Plague outbreaks dating back to around 5,500 years ago documented in hunter-gatherer communities from southeast Siberia are described in a paper published in Nature. The findings, based on an analysis of ancient DNA, may be the oldest known evidence of the plague and could shed light on its origins.

Plague accounts for some of the deadliest disease outbreaks in history; the study of ancient DNA has aided our understanding of the origin and evolution of the disease. Previous research had identified Yersinia pestis, the bacteria that causes plague, in prehistoric Europe.
Some of the oldest documented strains date back up to 5,300 calibrated years before present (5300 cal BP), but these strains may have lacked classic virulence genes (sequences that cause disease).

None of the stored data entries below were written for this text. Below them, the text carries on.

This design comes from an exercise in tuning for small area on the open sky130 flow, not from production work. The RTL was checked by simulation tests, not by an equivalence proof against the original design. No run shown here takes its clock network from TritonCTS; it comes from the design's own scripts or RTL. The flow treats the clock pin as an ideal source. Dropping or thinning the clock tree relies on that and would not hold on a real chip. Power and IR drop assume default switching activity.

==> design/flow/design.v <==
module uartwb_top (
  input  wire        clk_i,
  input  wire        nrst_i,
  input  wire        uart_rx,
  output wire        uart_tx,
  output wire [31:0] m_wb_addr_o,
  output wire [31:0] m_wb_data_o,
  input  wire [31:0] m_wb_data_i,
  output wire        m_wb_we_o,
  output wire        m_wb_cyc_o,
  output wire        m_wb_stb_o,
  input  wire        m_wb_ack_i
  );
  reg  [5:0] tmr;
  reg        ph;
  wire       half = tmr[0] & tmr[1] & tmr[4] & tmr[5];
  wire       full = half & ph;
  always @(posedge clk_i)
    if (!nrst_i | half)
      tmr <= 6'd0;
    else
      tmr <= {tmr[4:0], ~(tmr[0] ^ tmr[5])};
  always @(posedge clk_i)
    if (!nrst_i)
      ph <= 1'b0;
    else
      ph <= ph ^ half;
  reg  [3:0] rn;
  reg        rp;
  reg  [3:0] bc;
  reg        bad;      
  reg [39:0] xs;       
  reg [31:0] ws;       
  reg  [3:0] txc;
  reg  [2:0] bs;
  reg        txbit;    
  wire tidle  = (txc[2:0] == 3'd0);
  wire tdata  = (txc[3:1] != 3'd0);
  wire tstart = ~tdata & txc[0];
  wire tlast  = txc[3] & txc[2];
  wire ridle  = (rn[2:0] == 3'd0);
  wire rc_end = rn[1] & rn[2] & rp;
  wire samp   = half & ~rp & ~ridle;
  wire ok     = ~bad;
  wire we     = (xs[7:0] == 8'h01);
  wire done   = half & rc_end & (bc == 4'd11);
  wire cyc    = (bc == 4'd7);
  wire tx_go  = full & (bc == 4'd14) & tidle;
  wire ack    = cyc & m_wb_ack_i;
  wire srcx   = bs[2];                           
  wire srcw   = ~bs[2];                          
  wire bnone  = bs[2] & ~bs[0];                  
  wire txlat  = full & ~tidle & ~tlast;
  wire push   = samp & ((bc == 4'd1) | (bc == 4'd2) | (bc == 4'd5) | (bc == 4'd10) | (bc == 4'd4));   
  wire pflag  = rp & ~ridle;
  wire pop    = full & srcx & tdata & ~pflag;
  wire xsh    = push | pop;
  always @(posedge clk_i)
    if (!nrst_i | (half & ((ridle & uart_rx) | rc_end))) begin
      rn <= 4'd0;
      rp <= 1'b0;
    end else if (half) begin
      rp <= ~rp;
      if (rp)
        rn <= {rn[2:0], ~(rn[3] ^ rn[0])};
    end
  always @(posedge clk_i)
    if (!nrst_i | tx_go)
      bc <= 4'd1;
    else if (done)
      bc <= ok ? 4'd7 : 4'd14;
    else if ((half & rc_end & ~((bc == 4'd11) | (bc == 4'd7) | (bc == 4'd14))) | ack)
      bc <= {bc[2:0], ~(bc[3] ^ bc[0])};
  wire rot  = samp & (bc == 4'd11);
  wire colx = xs[0] ^ xs[8] ^ xs[16] ^ xs[24] ^ xs[32] ^ ws[0] ^ ws[8] ^ ws[16] ^ ws[24];
  always @(posedge clk_i)
    if (!nrst_i | tx_go)
      bad <= 1'b0;
    else if (rot & ~(colx ^ uart_rx))
      bad <= 1'b1;
  always @(posedge clk_i)
    if (xsh | rot)
      xs <= {rot ? xs[8] : uart_rx, xs[39:9], rot ? xs[0] : xs[8], xs[7:1]};
  wire wsh = (samp & ((bc == 4'd9) | (bc == 4'd3) | (bc == 4'd6) | (bc == 4'd13))) | (txlat & srcw);
  always @(posedge clk_i)
    if (ack | wsh | rot)
      ws <= ({m_wb_data_i[7:0], m_wb_data_i[15:8], m_wb_data_i[23:16], m_wb_data_i[31:24]} & {32{ack}})
          | ({rot ? ws[0] : uart_rx, ws[31:1]} & {32{wsh | rot}});
  always @(posedge clk_i)
    if (txlat)
      txbit <= srcx ? (xsh ? xs[1] : xs[0]) : ws[0];
  always @(posedge clk_i)
    if (!nrst_i | (full & (tlast | (tstart & bnone))))
      txc <= 4'd0;
    else if (full & (~tidle | tx_go | ~bnone))
      txc <= {txc[2:0], ~(txc[3] ^ txc[0])};
  always @(posedge clk_i)
    if (!nrst_i)
      bs <= 3'd4;
    else if (tx_go)
      bs <= {1'b1, ok & ~we, ok};
    else if (full & tlast)
      bs <= {bs[0] & ~bs[1], ~bs[0], bs[1] & ~bs[2]};
  assign uart_tx     = tstart ? 1'b0 : (tdata ? txbit : 1'b1);
  assign m_wb_addr_o = {xs[39:32], xs[15:8], xs[23:16], xs[31:24]};
  assign m_wb_data_o = {ws[31:24], ws[7:0], ws[15:8], ws[23:16]};
  assign m_wb_we_o   = we;
  assign m_wb_cyc_o  = cyc;
  assign m_wb_stb_o  = cyc;
endmodule
==> design/flow/flow/run.sh <==
#!/bin/bash
set -e
rm -rf orfs_scripts
cp -r "$FLOW_HOME/scripts" orfs_scripts
cp flow/abc.script orfs_scripts/abc_speed.script
export SCRIPTS_DIR="$PWD/orfs_scripts"
export BUFFER_PORTS_ARGS="-buffer_cell sky130_fd_sc_hd__buf_1"
export PRE_CTS_TCL="$PWD/flow/clock_tree.tcl"
export MY_CLK_NBUF=4
export MY_CLK_CELL=sky130_fd_sc_hd__buf_12
export MY_CLK_ROOT=
bash standard.sh > standard.log 2>&1
==> design/flow/flow/abc.script <==
strash
ifraig
balance -l
resub -K 6 -l
rewrite -l
resub -K 6 -N 2 -l
refactor -l
resub -K 8 -l
balance -l
resub -K 8 -N 2 -l
rewrite -l
resub -K 10 -l
rewrite -z -l
resub -K 10 -N 2 -l
balance -l
resub -K 12 -l
refactor -z -l
resub -K 12 -N 2 -l
rewrite -z -l
balance -l
dch -f
amap
strash
dch
amap
==> design/flow/flow/clock_tree.tcl <==
# Clock tree built by hand, before ORFS's clock tree step (which then skips
# clk_i, whose nets already have buffers).  The flip-flops are split by
# position into nb groups (2 columns, each cut into nb/2 rows); each group is
# driven by one leaf cell placed at its centre.  With an inverting leaf cell,
# clk_i drives one inverting root cell that drives the leaves, so the
# flip-flops see clk_i's polarity.
proc my_clock_tree { nb leaf_cell {root_cell ""} } {
  set block [ord::get_db_block]
  set dbu [$block getDbUnitsPerMicron]
  set clk [$block findNet clk_i]
  set sinks {}
  foreach it [$clk getITerms] {
    if {![$it isInputSignal] && [$it getIoType] ne "INPUT"} continue
    set loc [[$it getInst] getLocation]
    lappend sinks [list [lindex $loc 0] [lindex $loc 1] $it]
  }
  set n [llength $sinks]
  set cols [expr {$nb >= 2 ? 2 : 1}]
  set rows [expr {$nb / $cols}]
  set byx [lsort -integer -index 0 $sinks]
  set per [expr {int(ceil(double($n) / $cols))}]
  set lmaster [[ord::get_db] findMaster $leaf_cell]
  set src $clk
  if {$root_cell ne ""} {
    set rmaster [[ord::get_db] findMaster $root_cell]
    set root [odb::dbInst_create $block $rmaster clkroot]
    set src [odb::dbNet_create $block clknet_root]
    $src setSigType CLOCK
    [$root findITerm A] connect $clk
    [$root findITerm [expr {[$root findITerm Y] ne "NULL" ? "Y" : "X"}]] connect $src
  }
  set g 0
  set ax 0; set ay 0
  for {set c 0} {$c < $cols} {incr c} {
    set col [lsort -integer -index 1 [lrange $byx [expr {$c*$per}] [expr {($c+1)*$per-1}]]]
    set pr [expr {int(ceil(double([llength $col]) / $rows))}]
    for {set r 0} {$r < $rows} {incr r} {
      set grp [lrange $col [expr {$r*$pr}] [expr {($r+1)*$pr-1}]]
      if {[llength $grp] == 0} continue
      set sx 0; set sy 0
      foreach s $grp { set sx [expr {$sx + [lindex $s 0]}]; set sy [expr {$sy + [lindex $s 1]}] }
      set cx [expr {$sx / [llength $grp]}]
      set cy [expr {$sy / [llength $grp]}]
      set ax [expr {$ax + $cx}]; set ay [expr {$ay + $cy}]
      set leaf [odb::dbInst_create $block $lmaster clkleaf$g]
      set net [odb::dbNet_create $block clknet_leaf$g]
      $net setSigType CLOCK
      foreach s $grp { set it [lindex $s 2]; $it disconnect; $it connect $net }
      set out [expr {[$leaf findITerm Y] ne "NULL" ? "Y" : "X"}]
      [$leaf findITerm A] connect $src
      [$leaf findITerm $out] connect $net
      $leaf setLocation $cx $cy
      $leaf setPlacementStatus PLACED
      puts "clock leaf $g: [llength $grp] sinks at [expr {$cx/$dbu}] [expr {$cy/$dbu}]"
      incr g
    }
  }
  if {$root_cell ne ""} {
    $root setLocation [expr {$ax / $g}] [expr {$ay / $g}]
    $root setPlacementStatus PLACED
  }
}

# Sourced by ORFS's cts.tcl (PRE_CTS_TCL) just before its clock_tree_synthesis
# call: build the tree here, then let that call only mark the clock propagated.
my_clock_tree $::env(MY_CLK_NBUF) $::env(MY_CLK_CELL) $::env(MY_CLK_ROOT)
rename clock_tree_synthesis orfs_clock_tree_synthesis
proc clock_tree_synthesis {args} {
  puts "clock tree built by flow/clock_tree.tcl"
  set_propagated_clock [all_clocks]
}
==> design/flow/standard.sh <==
#!/bin/bash
# synth_recipe.tcl (not shown) runs the flow's synth.tcl, then flattens the netlist and writes it again
# the make line also repeats each setting of config.mk as NAME=value (left out here)
make -C /OpenROAD-flow-scripts/flow DESIGN_CONFIG=/design/flow/config.mk WORK_HOME=/design/flow/orfs CLKGATE_MAP_FILE= SYNTH_SCRIPT=/design/flow/synth_recipe.tcl "${@:-finish}"
==> design/flow/config.mk <==
export PLATFORM = sky130hd
export DESIGN_NAME = uartwb_top
export DESIGN_NICKNAME = uartwb_top
export VERILOG_FILES = /design/flow/design.v
export SDC_FILE = /design/flow/constraint.sdc
export NUM_CORES = 4
export LEC_CHECK = 0
export CAP_MARGIN = 20
export CORE_MARGIN = 2
export CORE_UTILIZATION = 40
export SLEW_MARGIN = 20
==> design/flow/constraint.sdc <==
create_clock -name core_clock -period 10.0 [get_ports {clk_i}]
set_input_delay 2.0000 -clock core_clock [delete_from_list [all_inputs] [get_ports {clk_i}]]
set_output_delay 2.0000 -clock core_clock [all_outputs]
set_load 0.01 [all_outputs]
==> flow_metrics.py, run 1 <==
metrics = {
    "timing": {
        "fin_tns_setup_ns": 0,
        "fmax_mhz": 256,
        "worst_pin_slew_ns": 0.931,
        "slew_headroom_pct": 37.1,
        "finalHoldViolations": 0,
        "rsz0062_at_grt": "false",
        "drv_slew": 0,
        "setup_viol": 0,
        "skew_ns": 0.0133,
        "fin_crit_ns": 3.91,
        "finalCritPeriodShare_pct": 39.1,
    },
    "drt": {
        "ant_nets": 0,
        "drt_pre_antenna_iters": 4,
        "route.detailed.drc": 0,
        "viasPerCell": 5.04,
        "vias": 2583,
        "drt-initial-drc-count": 168,
        "wirelength_um": 7390,
        "wl_per_cell_um": 14.4,
    },
    "synth": {
        "yosys_warnings": 1,
        "synth_flop_cell": "edfxtp_1",
        "synth-edff-count": 73,
        "syn_area_per_cell_um2": 12.9,
        "synthTopCellsByArea": "edfxtp_1 (56%), dfxtp_1 (12%), a22o_1 (7.2%)",
        "ys_seq_elements": 97,
        "yosysSeqAreaShare_pct": 68.5,
        "synth_cells": 303,
        "synth_area_um2": 3900,
        "synth_top_area_cell": "edfxtp_1",
        "synth_cell_types": 29,
        "yosysMostFrequentCell": "edfxtp_1",
        "synth_fp_nets": 340,
        "synthDominantCellAreaShare_pct": 56.2,
        "synthTopCellsByCount": "edfxtp_1 (73), buf_4 (33), a22o_1 (32), nor2_1 (32), clkinv_1 (27)",
        "async_flop_share_pct": 0,
    },
    "status": {
        "status": "finished clean",
    },
    "power_and_ir_drop": {
        "ir_drop_mv": 0.0876,
        "cellLeakagePower_nw": 1.30,
        "powerDensity_nw_per_um2": 139,
        "p_total_uw": 598,
    },
    "die": {
        "num_rows": 36,
        "core_area_um2": 9640,
        "num_io_pins": 104,
        "die_height_um": 103,
        "dieArea_um2": 10600,
        "fp.dieW_um": 103,
        "start_util_pct": 40.5,
    },
    "critical_path": {
        "start_kind": "primary input",
        "startpoint": "m_wb_ack_i",
        "rrSetupSlack_ns": 6.96,
        "path_cells": "buf_1, nand2_1, clkinv_1, a21oi_1, clkinv_1, o31ai_1, o21ai_0, a21oi_1",
        "cp_top_family": "buffers and inverters",
        "rr_startpoint": "rn[0]",
        "cp_num_cells": 8,
        "crit_slowest_cell": "clkinv_1",
        "arrival_ns": 3.98,
        "max_stage_delay_ns": 0.71,
        "critical_path_class": "primary input to register",
        "cp_max_fo": 33,
        "r2r_cells": 7,
        "crit_path_end_kind": "register",
        "required_ns": 10.07,
        "crit_buf_inv": 3,
        "timing.rr.end": "ws[15]",
    },
    "clocking": {
        "cts-resized-gates": 0,
        "cts_hold_buf": 0,
        "clk_latency_ns": 0.14,
        "clkTransAtPathRegs_ns": 0.10,
        "post_cts_buffers": 0,
    },
    "layout": {
        "diodes": 0,
        "drive_gt1_share_pct": 1.58,
        "n_fill_cell": 923,
        "nets": 418,
        "synthToLayoutAreaGrowth_pct": 10.3,
        "finalInstanceArea_um2": 4300,
    },
    "global_routing": {
        "grt_max_degree": 41,
        "grt_pass1_wl_um": 11700,
        "grt_usage_pct": 13.5,
        "antenna_found_initial": 0,
        "grt_pass1_vias": 2341,
        "overflow": 0,
    },
    "placement": {
        "post-dp-hpwl_um": 5290,
        "gp_congestion": 0.921,
        "dpl_cell_area_um2": 4220,
        "io_buffers": 103,
    },
    "min_path": {
        "hold_path_class": "register to register",
        "min_to": "tmr[5]",
        "hold_depth": 2,
        "hp-start": "tmr[4]",
    },
    "flow_run": {
        "maxCapViolations": 0,
    },
}
==> sequential cells by signal (all words and copies together), names as in the netlist, 3 cells and up <==
name	cells
rn	4
txc	4
bs	3
bc	4
ws	32
tmr	6
xs	40
==> cell type report <==
type | count | area [µm²] | share of cell area [%]
inverters | 27 | 101 | 2.35
multi-input cells | 146 | 882 | 20.5
repair buffers | 105 | 402 | 9.33
well taps | 133 | 166 | 3.87
plain buffers | 4 | 80.1 | 1.86
flip-flops and latches | 97 | 2670 | 62.1
==> per-layer routing <==
metal  share of wire (%)  vias to the layer above  track usage, %
met1                  45                     1229            19.9
li1                    -                     1262               -
met3                 6.1                        4            1.49
met2                  48                       88            22.5
met4                0.95                        0            1.32
met5                   0                        -               0
==> stage by stage <==
step | util [%] | setup slack, ns | hold slack, ns | std cells
floorplan | - | 6.60 | 0.404 | 303
global placement | 43.8 | 6.06 | 0.425 | 508
detailed placement | 43.8 | 5.93 | 0.422 | 508
CTS | 44.7 | 6.09 | 0.438 | 512
global route | 44.7 | 5.81 | 0.453 | 512
finish | 44.7 | 6.09 | 0.433 | 512
==> worst register-to-register path: cells and delay by family (launching register included) <==
| kind | cells | cell delay, ns |
|---|---|---|
| AOI/OAI and AO/OA | 2 | 0.92 |
| buffers and inverters | 2 | 0.94 |
| DFF | 1 | 0.35 |
| and+or+nand+nor | 3 | 0.57 |
==> report_power, final <==
part / leakage, nW / internal [mW] / switching (mW)
Clock: 0.0376 / 0.0651 / 0.0954
Combinational: 0.466 / 0.00451 / 0.00484
Sequential: 0.799 / 0.427 / 0.000320
Total: 1.30 / 0.497 / 0.101
==> cells by family (layout without fill, tap and decap cells) <==
kind of cell | count (synthesis) | after routing | synth area share, %
buffers and inverters | 60 | 136 | 8.94
DFF | 97 | 97 | 68.5
and+or+nand+nor | 68 | 68 | 7.69
adders and majority gates | 1 | 1 | 0.320
AOI/OAI and AO/OA | 77 | 77 | 14.6
==> how the worst max path moves through the flow <==
stage	to
2_1_floorplan	bc[3]
3_3_place_gp	bc[3]
3_5_place_dp	bc[3]
4_1_cts	bc[3]
5_1_grt	bc[3]
6_report	bc[3]
==> cells in the final DEF (no fill, tap or decap), types with 2 or more instances in the layout <==
| master | count |
|---|---|
| a211oi_1 | 3 |
| a21oi_1 | 12 |
| a221oi_1 | 3 |
| a22o_1 | 32 |
| and3_1 | 4 |
| buf_1 | 103 |
| buf_12 | 4 |
| buf_4 | 2 |
| clkinv_1 | 27 |
| dfxtp_1 | 24 |
| edfxtp_1 | 73 |
| nand2_1 | 12 |
| nand3_1 | 6 |
| nor2_1 | 32 |
| nor3_1 | 9 |
| o21a_1 | 3 |
| o21ai_0 | 6 |
| o221ai_1 | 2 |
| o22ai_1 | 10 |
==> run 2: changes to the inputs <==
--- a/design/flow/design.v
+++ b/design/flow/design.v
@@ -44,7 +44,7 @@
   wire ok     = ~bad;
   wire we     = (xs[7:0] == 8'h01);
-  wire done   = half & rc_end & (bc == 4'd11);
-  wire cyc    = (bc == 4'd7);
-  wire tx_go  = full & (bc == 4'd14) & tidle;
+  wire done   = half & rc_end & ((bc[0] & bc[1] & bc[2] & ~bc[3]));
+  wire cyc    = ((bc[0] & bc[1] & bc[2] & bc[3]));
+  wire tx_go  = full & ((~bc[0] & bc[2] & bc[3])) & tidle;
   wire ack    = cyc & m_wb_ack_i;
   wire srcx   = bs[2];                           
@@ -52,5 +52,5 @@
   wire bnone  = bs[2] & ~bs[0];                  
   wire txlat  = full & ~tidle & ~tlast;
-  wire push   = samp & ((bc == 4'd1) | (bc == 4'd2) | (bc == 4'd5) | (bc == 4'd10) | (bc == 4'd4));   
+  wire push   = samp & (~((bc[0] & bc[2]) | (bc[1] & bc[3])));   
   wire pflag  = rp & ~ridle;
   wire pop    = full & srcx & tdata & ~pflag;
@@ -67,10 +67,10 @@
   always @(posedge clk_i)
     if (!nrst_i | tx_go)
-      bc <= 4'd1;
+      bc <= 4'd2;
     else if (done)
-      bc <= ok ? 4'd7 : 4'd14;
-    else if ((half & rc_end & ~((bc == 4'd11) | (bc == 4'd7) | (bc == 4'd14))) | ack)
-      bc <= {bc[2:0], ~(bc[3] ^ bc[0])};
-  wire rot  = samp & (bc == 4'd11);
+      bc <= ok ? 4'd15 : 4'd14;
+    else if ((half & rc_end & ~((~bc[0] & bc[2] & bc[3]) | (bc[0] & bc[1] & bc[2]))) | ack)
+      bc <= {bc[2:0], (bc[3] ^ bc[2])};
+  wire rot  = samp & ((bc[0] & bc[1] & bc[2] & ~bc[3]));
   wire colx = xs[0] ^ xs[8] ^ xs[16] ^ xs[24] ^ xs[32] ^ ws[0] ^ ws[8] ^ ws[16] ^ ws[24];
   always @(posedge clk_i)
@@ -82,5 +82,5 @@
     if (xsh | rot)
       xs <= {rot ? xs[8] : uart_rx, xs[39:9], rot ? xs[0] : xs[8], xs[7:1]};
-  wire wsh = (samp & ((bc == 4'd9) | (bc == 4'd3) | (bc == 4'd6) | (bc == 4'd13))) | (txlat & srcw);
+  wire wsh = (samp & ((bc[0] & ~bc[1] & bc[2]) | (bc[1] & ~bc[2] & bc[3]))) | (txlat & srcw);
   always @(posedge clk_i)
     if (ack | wsh | rot)
==> flow_metrics.py, run 2 <==
metrics = {
    "status": {
        "status": "finished clean",
    },
    "timing": {
        "slew_headroom_pct": 37.9,
        "rsz0062_at_grt": "false",
        "fin_tns_setup_ns": 0,
        "worst_pin_slew_ns": 0.920,
        "finalCritPeriodShare_pct": 34.9,
        "fin_crit_ns": 3.49,
        "finalHoldViolations": 0,
        "skew_ns": 0.0104,
        "fmax_mhz": 286,
        "drv_slew": 0,
        "setup_viol": 0,
    },
    "die": {
        "fp.dieW_um": 103,
        "core_area_um2": 9330,
        "dieArea_um2": 10500,
        "start_util_pct": 41.6,
        "die_height_um": 103,
        "num_rows": 35,
        "num_io_pins": 104,
    },
    "layout": {
        "nets": 410,
        "n_fill_cell": 898,
        "diodes": 0,
        "multiInputGateArea_um2": 865,
        "layout_common_cells": "buf_1 (103), edfxtp_1 (73), a22o_1 (31), clkinv_1 (28), nor2_1 (26)",
        "reg_top3": "xs x40, ws x32, tmr x6",
        "largest_reg_flops": 40,
        "drive_gt1_share_pct": 2.16,
        "final_common_cell": "buf_1",
        "regMostFlops": "xs",
        "register_area_um2": 2670,
        "synthToLayoutAreaGrowth_pct": 10.3,
    },
    "critical_path": {
        "max_stage_delay_ns": 0.46,
        "crit_path_end_kind": "primary output",
        "required_ns": 8.00,
        "cp_max_fo": 3,
        "arrival_ns": 1.49,
        "crit_slowest_cell": "nor4bb_1",
        "critical_path_class": "register to primary output",
        "cp_top_family": "simple AND/OR/NAND/NOR gates",
        "r2r_cells": 8,
        "start_kind": "register",
        "cp_num_cells": 4,
        "crit_buf_inv": 2,
        "path_cells": "clkinv_1, nor3_1, nor4bb_1, buf_1",
    },
    "synth": {
        "synth_fp_nets": 332,
        "synth_area_um2": 3880,
        "async_flop_share_pct": 0,
        "yosysMostFrequentCell": "edfxtp_1",
        "synthDominantCellAreaShare_pct": 56.4,
        "synth_top_area_cell": "edfxtp_1",
        "yosysSeqAreaShare_pct": 68.8,
        "yosys_warnings": 1,
        "ys_seq_elements": 97,
        "synthTopCellsByArea": "edfxtp_1 (56%), dfxtp_1 (12%), a22o_1 (7.0%)",
        "synthTopCellsByCount": "edfxtp_1 (73), buf_4 (33), a22o_1 (31)",
        "synth_cells": 295,
        "syn_area_per_cell_um2": 13.2,
        "synth_flop_cell": "edfxtp_1",
        "synth-edff-count": 73,
        "synth_cell_types": 31,
    },
    "drt": {
        "viasPerCell": 5.07,
        "route.detailed.drc": 0,
        "drt-initial-drc-count": 112,
        "wl_per_cell_um": 14.8,
        "wirelength_um": 7410,
        "vias": 2534,
        "drt_pre_antenna_iters": 4,
        "ant_nets": 0,
    },
    "clocking": {
        "post_cts_buffers": 0,
        "clk_latency_ns": 0.13,
        "clkTransAtPathRegs_ns": 0.10,
        "cts-resized-gates": 0,
        "cts_hold_buf": 0,
    },
    "global_routing": {
        "grt_usage_pct": 13.4,
        "grt_pass1_wl_um": 11500,
        "grt_max_degree": 41,
        "grt_pass1_vias": 2303,
        "overflow": 0,
        "antenna_found_initial": 0,
    },
    "power_and_ir_drop": {
        "ir_drop_mv": 0.0708,
        "powerDensity_nw_per_um2": 139,
        "cellLeakagePower_nw": 1.42,
        "p_total_uw": 598,
    },
    "placement": {
        "io_buffers": 103,
        "gp_congestion": 0.817,
        "post-dp-hpwl_um": 5290,
    },
    "flow_run": {
        "maxCapViolations": 0,
    },
    "min_path": {
        "hold_depth": 2,
        "hold_path_class": "register to register",
    },
}
run 2: changes by cell type after synthesis, sizes merged, moves of 2 or more:
cell and delta:
a21oi -4, nand2 +2, nand3 -3, nor2 -6, o21ai -2, xor2 +3
run 2: logic make-up after synthesis:
logic type      share of synthesized area (%)
fa+ha+maj                               0.322
flops                                    68.8
simple gates                             6.83
xor+xnor                                0.677
buf+inv                                  9.09
compound gates                           14.3
run 2: metal layers:
| metal | global-route usage, % | vias to the layer above | wire length [µm] |
|---|---|---|---|
| met1 | 20.0 | 1206 | 3500 |
| met3 | 1.36 | 10 | 393 |
| met4 | 2.67 | 0 | 167 |
| met5 | 0 | - | 0 |
| li1 | - | 1228 | - |
| met2 | 21.7 | 90 | 3350 |
run 2: cell type report:
type	count	area share, %
buffer	4	1.87
tap	129	3.77
multi-input combinational	137	20.2
inverter	28	2.45
sequential	97	62.4
timing repair buffer	105	9.37
run 2: final timing paths:
| path | start | end | slack, ns |
|---|---|---|---|
| setup / recovery | xs[0] | m_wb_we_o | 6.51 |
| hold / removal | tmr[4] | tmr[5] | 0.43 |
| setup reg to reg | tmr[0] | bc[0] | 7.13 |
| hold reg to reg | tmr[4] | tmr[5] | 0.43 |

Ruairidh Macleod, Eske Willerslev, and colleagues analysed ancient DNA from 42 hunter-gatherers from four cemeteries around Lake Baikal in Siberia. They identified Y. pestis in 18 individuals, at higher levels than any other pathogen, which indicated two separate plague outbreaks dated to 5520–5265 cal BP and 5315–4235 cal BP.
Family groups
The authors reconstructed kinship among the individuals and were able to show that small family groups were affected, aligning with human-to-human transmission of the disease. They found related individuals buried in separate graves, suggesting they died in different events and not in a single outbreak.
They also indicate that the most acute infections appear to have occurred in children aged 8–11 years. They note that the Y. pestis genomes associated with these two outbreaks differ from currently known ancient and modern plague strains and suggest that this particular strain emerged before approximately 5,700 years ago.

The authors suggest that their findings demonstrate that plague outbreaks occurred in prehistoric hunter-gathers hundreds of years before infections were observed in Neolithic populations. They note that this challenges the idea that high population densities and the agriculture transition observed during the Neolithic were necessary for plague epidemics.